ARG starts from human initiative rather than autonomous model goals. Human intent defines
what the system is allowed to pursue, what counts as success, and where responsibility lies
when the system acts.
Human intent is not a prompt and not a one-time instruction. It is the standing principle
that the system operates for a human reason that can be questioned, revised, or withdrawn.
Current public route: AI governance records
Chimera
Governance and coordination.
Chimera enforces stability conditions, refusal logic, and operational boundaries. It is the
deterministic layer that prevents the system from drifting into actions that violate human
intent, and it stabilizes multi-model work under pressure.
Chimera is not a content filter and not a list of forbidden topics. It is a layer of structural
rules with consequences: actions that violate the rules do not happen.
Current public route: Chimera publication
Meta-Fleet
Distributed cognition across multiple models and roles.
Different models contribute different kinds of cognition: search, synthesis, critique,
generation, and validation. Meta-Fleet coordinates those contributions under one frame,
with clearly defined roles.
Meta-Fleet is not an ensemble and not a voting system. A model assigned to critique does not
also vote on the final synthesis; cognitive diversity is structured, not averaged away.

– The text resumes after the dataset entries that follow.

File: config.mk
export PLATFORM = sky130hd
export DESIGN_NAME = gcf_framer
export DESIGN_NICKNAME = d
export VERILOG_FILES = /design/src/hdl/gcf_pkg.sv /design/src/hdl/gcf_framer.sv
export VERILOG_INCLUDE_DIRS = /design/src /design/src/hdl
export SDC_FILE = /design/constraint.sdc
export NUM_CORES = 2
export LEC_CHECK = 0
export BUFFER_PORTS_ARGS = -buffer_cell sky130_fd_sc_hd__buf_2
export CORE_UTILIZATION = 65
export DETAILED_ROUTE_END_ITERATION = 10
export GPL_TIMING_DRIVEN = 1
export PLACE_DENSITY = 0.84
export SYNTH_ARGS = -nofsm -noshare
export SYNTH_HDL_FRONTEND = slang
export SYNTH_SLANG_ARGS = --single-unit
File: constraint.sdc
create_clock -name clk_sys -period 10.8 [get_ports clk_sys]
set_clock_uncertainty 0.2 [all_clocks]
set_input_delay 0.54 -clock clk_sys [delete_from_list [all_inputs] [get_ports clk_sys]]
set_output_delay 0.54 -clock clk_sys [all_outputs]
set_load 0.1 [all_outputs]
File: src/hdl/gcf_defs.svh
// Constants for the gauge CAN control framer
`ifndef GCF_DEFS_SVH
`define GCF_DEFS_SVH
`define GCF_OFS_CTRL      12'h000
`define GCF_OFS_SEL       12'h004
`define GCF_OFS_RPM       12'h008
`define GCF_OFS_STATUS    12'h00c
`define GCF_OFS_KNOCK     12'h010
`define GCF_OFS_TRIM      12'h020
`define GCF_OFS_ASSIGN    12'h040
`define GCF_OFS_VALUE     12'h080
`define GCF_RX_BASE_ID    11'd1250
`define GCF_ANALOG_ID     11'd1270
`define GCF_SW_ID_A       11'h211
`define GCF_SW_ID_B       11'h212
`define GCF_GENERIC_ID    11'h64e
`define GCF_STEP_MV       13'd650
`define GCF_HIGH_MV       16'd5000
`define GCF_RPM_MAX       14'd10000
`define GCF_SWITCH_MAX    4'd10
`define GCF_LSEL_MAX      4'd12
`define GCF_STATUS_FRAME  8'd12
`define GCF_LRPM_FRAME    8'd20
`define GCF_TRACTION_FRAME 8'd11
`define GCF_KNOCK_FRAME   8'd13
`define GCF_PERIOD_MS     50
`define GCF_CLK_HZ        40000000
`define GCF_TRIM_MV       {13'd4000, 13'd3400, 13'd3000, 13'd2500, 13'd1950, 13'd1400, 13'd700, 13'd0}
`endif

File: src/hdl/gcf_pkg.sv
// Types for the gauge CAN control framer
package gcf_pkg;
    typedef enum logic [1:0] {GCF_TX_OFF = 2'b00, GCF_TX_GENERIC = 2'b01, GCF_TX_ANALOG = 2'b10,
                              GCF_TX_SWITCH = 2'b11} gcf_txmode_t;
    typedef enum logic [1:0] {GCF_RED = 2'b00, GCF_GREEN = 2'b01, GCF_YELLOW = 2'b10,
                              GCF_BLUE = 2'b11} gcf_colour_t;
    typedef enum logic [1:0] {GCF_IDLE = 2'b00, GCF_SEND_A = 2'b01, GCF_SEND_B = 2'b10} gcf_state_t;
    typedef struct packed {
        logic [10:0] id;
        logic [63:0] data;
    } gcf_frame_t;
    typedef struct packed {
        logic [7:0] frame;
        logic [2:0] slot;
    } gcf_assign_t;
endpackage

File: src/hdl/gcf_framer.sv
// Gauge CAN control framer: APB registers, receive mapping, command framing
`timescale 1ns/10ps
`include "gcf_defs.svh"
module gcf_framer
    import gcf_pkg::*;
#(
    parameter int NPARAM     = 16,
    parameter int PERIOD_CYC = (`GCF_CLK_HZ / 1000) * `GCF_PERIOD_MS
)
(
    input  wire logic        clk_sys,
    input  wire logic        resetn,
    input  wire logic        psel,
    input  wire logic        penable,
    input  wire logic        pwrite,
    input  wire logic [11:0] paddr,
    input  wire logic [31:0] pwdata,
    output logic             pready,
    output logic [31:0]      prdata,
    output logic             pslverr,
    input  wire logic        rx_valid,
    input  wire gcf_frame_t  rx_frame,
    output logic             tx_valid,
    output gcf_frame_t       tx_frame,
    input  wire logic        tx_ready,
    input  wire logic        btn_up,
    input  wire logic        btn_down,
    output logic             rate_1m,
    output gcf_colour_t      status_colour,
    output logic             status_shown,
    output logic             traction_shown,
    output logic [15:0]      knock_max,
    output logic [12:0]      trim_mv
);
    localparam int PW = $clog2(NPARAM);

    // ----------------------------------------------------------------
    // Register file
    // ----------------------------------------------------------------
    gcf_txmode_t        tx_mode_reg;
    logic               rate_500k_reg;
    logic [3:0]         cal_sel_reg;
    logic [3:0]         traction_select_reg;
    logic               launch_on_reg;
    logic               antilag_on_reg;
    logic [3:0]         lsel_reg;
    logic [13:0]        rpm_reg;
    logic [12:0]        trim_reg [8];
    gcf_assign_t        assign_reg [NPARAM];
    logic [15:0]        value_reg [NPARAM];
    logic [NPARAM-1:0]  valid_reg;
    logic               wr_en;
    logic               rd_setup;
    logic [PW-1:0]      pidx;
    logic [23:0]        sel_word;

    assign wr_en    = psel && penable && pwrite;
    assign rd_setup = psel && !penable;
    assign pidx     = paddr[PW+1:2];
    assign sel_word = {lsel_reg, 10'h000, antilag_on_reg, launch_on_reg, traction_select_reg, cal_sel_reg};

    // Reset assignment per parameter slot
    function automatic gcf_assign_t assign_rst(input int i);
        gcf_assign_t a;
        a = '{frame: 8'h00, slot: 3'h0};
        case (i)
            0: a = '{frame: `GCF_STATUS_FRAME, slot: 3'h1};
            1: a = '{frame: `GCF_LRPM_FRAME, slot: 3'h1};
            2: a = '{frame: `GCF_TRACTION_FRAME, slot: 3'h1};
            3, 4, 5, 6: a = '{frame: `GCF_KNOCK_FRAME, slot: 3'(i - 2)};
            default: a = '{frame: 8'h00, slot: 3'h0};
        endcase
        return a;
    endfunction

    // Control and selection writes; button stepping
    always_ff @(posedge clk_sys or negedge resetn)
    begin
        if (!resetn)
        begin
            tx_mode_reg    <= GCF_TX_OFF;
            rate_500k_reg  <= 1'b0;
            cal_sel_reg    <= 4'h0;
            traction_select_reg <= 4'h0;
            launch_on_reg  <= 1'b0;
            antilag_on_reg <= 1'b0;
            lsel_reg       <= 4'h1;
            rpm_reg        <= 14'h0000;
        end
        else
        begin
            if (wr_en && paddr == `GCF_OFS_CTRL)
            begin
                tx_mode_reg   <= gcf_txmode_t'(pwdata[1:0]);
                rate_500k_reg <= pwdata[2];
            end
            if (wr_en && paddr == `GCF_OFS_SEL)
            begin
                cal_sel_reg    <= (pwdata[3:0] > `GCF_SWITCH_MAX) ? `GCF_SWITCH_MAX : pwdata[3:0];
                traction_select_reg <= (pwdata[7:4] > `GCF_SWITCH_MAX) ? `GCF_SWITCH_MAX : pwdata[7:4];
                launch_on_reg  <= pwdata[8];
                antilag_on_reg <= pwdata[9];
            end
            if (wr_en && paddr == `GCF_OFS_RPM)
                rpm_reg <= (pwdata[13:0] > `GCF_RPM_MAX) ? `GCF_RPM_MAX : pwdata[13:0];
            // Up/down stepping only in generic mode
            if (tx_mode_reg == GCF_TX_GENERIC)
            begin
                if (btn_up && !btn_down && lsel_reg < `GCF_LSEL_MAX)
                    lsel_reg <= lsel_reg + 4'h1;
                else if (btn_down && !btn_up && lsel_reg > 4'h1)
                    lsel_reg <= lsel_reg - 4'h1;
            end
        end
    end

    // Trim levels and assignments, one entry each
    genvar gi;
    generate
        for (gi = 0; gi < 8; gi++)
        begin : g_trim
            always_ff @(posedge clk_sys or negedge resetn)
            begin
                if (!resetn)
                    trim_reg[gi] <= 13'(`GCF_TRIM_MV >> (13 * gi));
                else if (wr_en && paddr == `GCF_OFS_TRIM + 12'(4 * gi))
                    trim_reg[gi] <= pwdata[12:0];
            end
        end
        for (gi = 0; gi < NPARAM; gi++)
        begin : g_param
            logic       hit;
            logic [1:0] widx;
            // Slot 4 wraps to word 3 in two bits
            assign widx = assign_reg[gi].slot[1:0] - 2'd1;
            assign hit = rx_valid && assign_reg[gi].frame != 8'h00
                         && rx_frame.id == `GCF_RX_BASE_ID + 11'(assign_reg[gi].frame) - 11'd1;
            always_ff @(posedge clk_sys or negedge resetn)
            begin
                if (!resetn)
                    assign_reg[gi] <= assign_rst(gi);
                else if (wr_en && paddr == `GCF_OFS_ASSIGN + 12'(4 * gi))
                    assign_reg[gi] <= '{frame: pwdata[7:0], slot: pwdata[10:8]};
            end
            // Slot 1..4 picks a 16-bit word
            always_ff @(posedge clk_sys or negedge resetn)
            begin
                if (!resetn)
                begin
                    value_reg[gi] <= 16'h0000;
                    valid_reg[gi] <= 1'b0;
                end
                else if (assign_reg[gi].frame == 8'h00)
                    valid_reg[gi] <= 1'b0;
                else if (hit)
                begin
                    value_reg[gi] <= rx_frame.data[16 * widx +: 16];
                    valid_reg[gi] <= 1'b1;
                end
            end
        end
    endgenerate

    // ----------------------------------------------------------------
    // APB slave: zero wait states, read data caught in setup
    // ----------------------------------------------------------------
    always_ff @(posedge clk_sys or negedge resetn)
    begin
        if (!resetn)
        begin
            pready  <= 1'b0;
            prdata  <= 32'h00000000;
            pslverr <= 1'b0;
        end
        else
        begin
            pready <= 1'b1;
            if (rd_setup)
            begin
                pslverr <= 1'b0;
                prdata  <= 32'h00000000;
                if (paddr == `GCF_OFS_CTRL)
                    prdata <= {29'h0, rate_500k_reg, tx_mode_reg};
                else if (paddr == `GCF_OFS_SEL)
                    prdata <= {8'h00, sel_word};
                else if (paddr == `GCF_OFS_RPM)
                    prdata <= {18'h0, rpm_reg};
                else if (paddr == `GCF_OFS_STATUS)
                    prdata <= {28'h0, traction_shown, status_shown, status_colour};
                else if (paddr == `GCF_OFS_KNOCK)
                    prdata <= {16'h0, knock_max};
                else if (paddr >= `GCF_OFS_TRIM && paddr < `GCF_OFS_ASSIGN)
                    prdata <= {19'h0, trim_reg[paddr[4:2]]};
                else if (paddr >= `GCF_OFS_ASSIGN && paddr < `GCF_OFS_ASSIGN + 12'(4 * NPARAM))
                    prdata <= {21'h0, assign_reg[pidx].slot, assign_reg[pidx].frame};
                else if (paddr >= `GCF_OFS_VALUE && paddr < `GCF_OFS_VALUE + 12'(4 * NPARAM))
                    prdata <= {15'h0, valid_reg[pidx], value_reg[pidx]};
                else
                    pslverr <= 1'b1;
            end
        end
    end

    // ----------------------------------------------------------------
    // Display side: status colour, traction, knock, trim
    // ----------------------------------------------------------------
    logic [15:0] knock_next;
    always_comb
    begin
        knock_next = 16'h0000;
        for (int k = 3; k < 7; k++)
            if (assign_reg[k].frame != 8'h00 && valid_reg[k] && value_reg[k] > knock_next)
                knock_next = value_reg[k];
    end

    // Indicator outputs follow the received parameters, assignment 2, the selected trim level and the rate bit
    always_ff @(posedge clk_sys or negedge resetn)
    begin
        if (!resetn)
        begin
            status_colour  <= GCF_RED;
            status_shown   <= 1'b0;
            traction_shown <= 1'b0;
            knock_max      <= 16'h0000;
            trim_mv        <= 13'h0000;
            rate_1m        <= 1'b1;
        end
        else
        begin
            status_colour  <= gcf_colour_t'(value_reg[0][1:0]);
            status_shown   <= valid_reg[0];
            traction_shown <= assign_reg[2].frame != 8'h00;
            knock_max      <= knock_next;
            trim_mv        <= trim_reg[cal_sel_reg[2:0]];
            rate_1m        <= !rate_500k_reg;
        end
    end

    // ----------------------------------------------------------------
    // Command framing
    // ----------------------------------------------------------------
    gcf_state_t  state_reg;
    logic [31:0] timer_reg;
    logic [23:0] sent_reg;
    logic [3:0]  traction_eff;
    logic [2:0]  cal_step;
    logic [2:0]  traction_step;
    gcf_frame_t  frame_a;
    gcf_frame_t  frame_b;
    logic        due;

    assign traction_eff  = (assign_reg[2].frame == 8'h00) ? 4'h0 : traction_select_reg;
    assign cal_step      = (cal_sel_reg > 4'd7) ? 3'd7 : cal_sel_reg[2:0];
    assign traction_step = (traction_eff > 4'd7) ? 3'd7 : traction_eff[2:0];
    assign due           = timer_reg == 32'(PERIOD_CYC - 1) || sel_word != sent_reg;

    // Frame contents per transmit mode
    always_comb
    begin
        frame_a = '{id: `GCF_GENERIC_ID, data: 64'h0};
        frame_b = '{id: `GCF_SW_ID_B, data: 64'h0};
        case (tx_mode_reg)
            GCF_TX_GENERIC:
                frame_a.data = {16'h0, 4'h0, lsel_reg, 8'h00, 4'h0, traction_eff, 4'h0, cal_sel_reg,
                                7'h0, launch_on_reg, 7'h0, antilag_on_reg};
            GCF_TX_ANALOG:
            begin
                frame_a.id   = `GCF_ANALOG_ID;
                frame_a.data = {3'h0, 13'(traction_step * `GCF_STEP_MV),
                                antilag_on_reg ? `GCF_HIGH_MV : 16'h0000,
                                launch_on_reg ? `GCF_HIGH_MV : 16'h0000,
                                3'h0, 13'(cal_step * `GCF_STEP_MV)};
            end
            GCF_TX_SWITCH:
            begin
                frame_a.id   = `GCF_SW_ID_A;
                frame_a.data = {16'h0000, 2'h0, rpm_reg, 12'h000, traction_eff, 12'h000, cal_sel_reg};
                frame_b.data = {32'h0, 15'h0, antilag_on_reg, 15'h0, launch_on_reg};
            end
            default: frame_a = '{id: `GCF_GENERIC_ID, data: 64'h0};
        endcase
    end

    // Period timer restarts on each send
    always_ff @(posedge clk_sys or negedge resetn)
    begin
        if (!resetn)
            timer_reg <= 32'h0;
        else if (state_reg == GCF_IDLE && due)
            timer_reg <= 32'h0;
        else if (timer_reg != 32'(PERIOD_CYC - 1))
            timer_reg <= timer_reg + 32'h1;
    end

    // Transmit sequencer with ready handshake
    always_ff @(posedge clk_sys or negedge resetn)
    begin
        if (!resetn)
        begin
            state_reg <= GCF_IDLE;
            tx_valid  <= 1'b0;
            tx_frame  <= '{id: 11'h0, data: 64'h0};
            sent_reg  <= 24'h0;
        end
        else
        begin
            case (state_reg)
                GCF_IDLE:
                    if (due)
                    begin
                        sent_reg <= sel_word;
                        if (tx_mode_reg != GCF_TX_OFF)
                        begin
                            tx_valid  <= 1'b1;
                            tx_frame  <= frame_a;
                            state_reg <= GCF_SEND_A;
                        end
                    end
                GCF_SEND_A:
                    if (tx_ready)
                    begin
                        if (tx_mode_reg == GCF_TX_SWITCH)
                        begin
                            tx_frame  <= frame_b;
                            state_reg <= GCF_SEND_B;
                        end
                        else
                        begin
                            tx_valid  <= 1'b0;
                            state_reg <= GCF_IDLE;
                        end
                    end
                GCF_SEND_B:
                    if (tx_ready)
                    begin
                        tx_valid  <= 1'b0;
                        state_reg <= GCF_IDLE;
                    end
                default: state_reg <= GCF_IDLE;
            endcase
        end
    end

    // ----------------------------------------------------------------
    // Checks
    // ----------------------------------------------------------------
    status_colour_a: assert property (@(posedge clk_sys) disable iff (!resetn)
        ##1 status_colour == $past(value_reg[0][1:0])) else $error("status colour wrong");
    disabled_hidden_a: assert property (@(posedge clk_sys) disable iff (!resetn)
        assign_reg[0].frame == 8'h00 |=> !valid_reg[0]) else $error("disabled parameter valid");
    traction_hide_a: assert property (@(posedge clk_sys) disable iff (!resetn)
        assign_reg[2].frame == 8'h00 |=> !traction_shown) else $error("traction shown while off");
    launch_range_a: assert property (@(posedge clk_sys) disable iff (!resetn)
        lsel_reg >= 4'h1 && lsel_reg <= `GCF_LSEL_MAX) else $error("launch select out of range");
    analog_id_a: assert property (@(posedge clk_sys) disable iff (!resetn)
        state_reg == GCF_IDLE && due && tx_mode_reg == GCF_TX_ANALOG |=> tx_frame.id == `GCF_ANALOG_ID)
        else $error("analog id");
    analog_step_a: assert property (@(posedge clk_sys) disable iff (!resetn)
        $rose(tx_valid) && tx_frame.id == `GCF_ANALOG_ID |-> tx_frame.data[15:0] <= 16'd4550)
        else $error("analog step too high");
    switch_pair_a: assert property (@(posedge clk_sys) disable iff (!resetn)
        state_reg == GCF_SEND_A && tx_ready && tx_mode_reg == GCF_TX_SWITCH
        |=> tx_valid && tx_frame.id == `GCF_SW_ID_B) else $error("second switch frame missing");
    tx_hold_a: assert property (@(posedge clk_sys) disable iff (!resetn)
        tx_valid && !tx_ready |=> tx_valid && $stable(tx_frame)) else $error("frame dropped");
    change_send_a: assert property (@(posedge clk_sys) disable iff (!resetn)
        state_reg == GCF_IDLE && sel_word != sent_reg && tx_mode_reg != GCF_TX_OFF |=> tx_valid)
        else $error("change not sent");
    rpm_range_a: assert property (@(posedge clk_sys) disable iff (!resetn)
        rpm_reg <= `GCF_RPM_MAX && cal_sel_reg <= `GCF_SWITCH_MAX) else $error("range exceeded");
    off_silent_a: assert property (@(posedge clk_sys) disable iff (!resetn)
        state_reg == GCF_IDLE && tx_mode_reg == GCF_TX_OFF |=> !tx_valid) else $error("frame sent while off");
    lsel_hold_a: assert property (@(posedge clk_sys) disable iff (!resetn)
        tx_mode_reg != GCF_TX_GENERIC |=> $stable(lsel_reg)) else $error("launch select moved");
    rate_follow_a: assert property (@(posedge clk_sys) disable iff (!resetn)
        ##1 rate_1m == !$past(rate_500k_reg)) else $error("rate output wrong");
endmodule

Current public route: I.I.L. publication
Mnemosyne
Persistent memory and continuity.
Research persists across sessions. Mnemosyne names the long-duration retention layer: how
findings, decisions, and revisions accumulate over time and re-enter future work instead of
dissolving when a session closes.
Mnemosyne is not a chat history and not personalization. What enters memory must be curated,
retrievable, and subject to revision; memory does not substitute for intent.
Current public route: ARG Knowledge Graph
Agent Engineering
Bounded execution under constraint.
Agent Engineering is the task-facing layer where AI systems actually do things: write code,
run analyses, retrieve data, and draft documents. It operates with structured outputs,
defined tool use, and boundaries enforced by Chimera above.
Agent Engineering is not unconstrained generation. Agents do not pursue goals beyond their
assigned scope, and the execution layer never writes the law that governs it.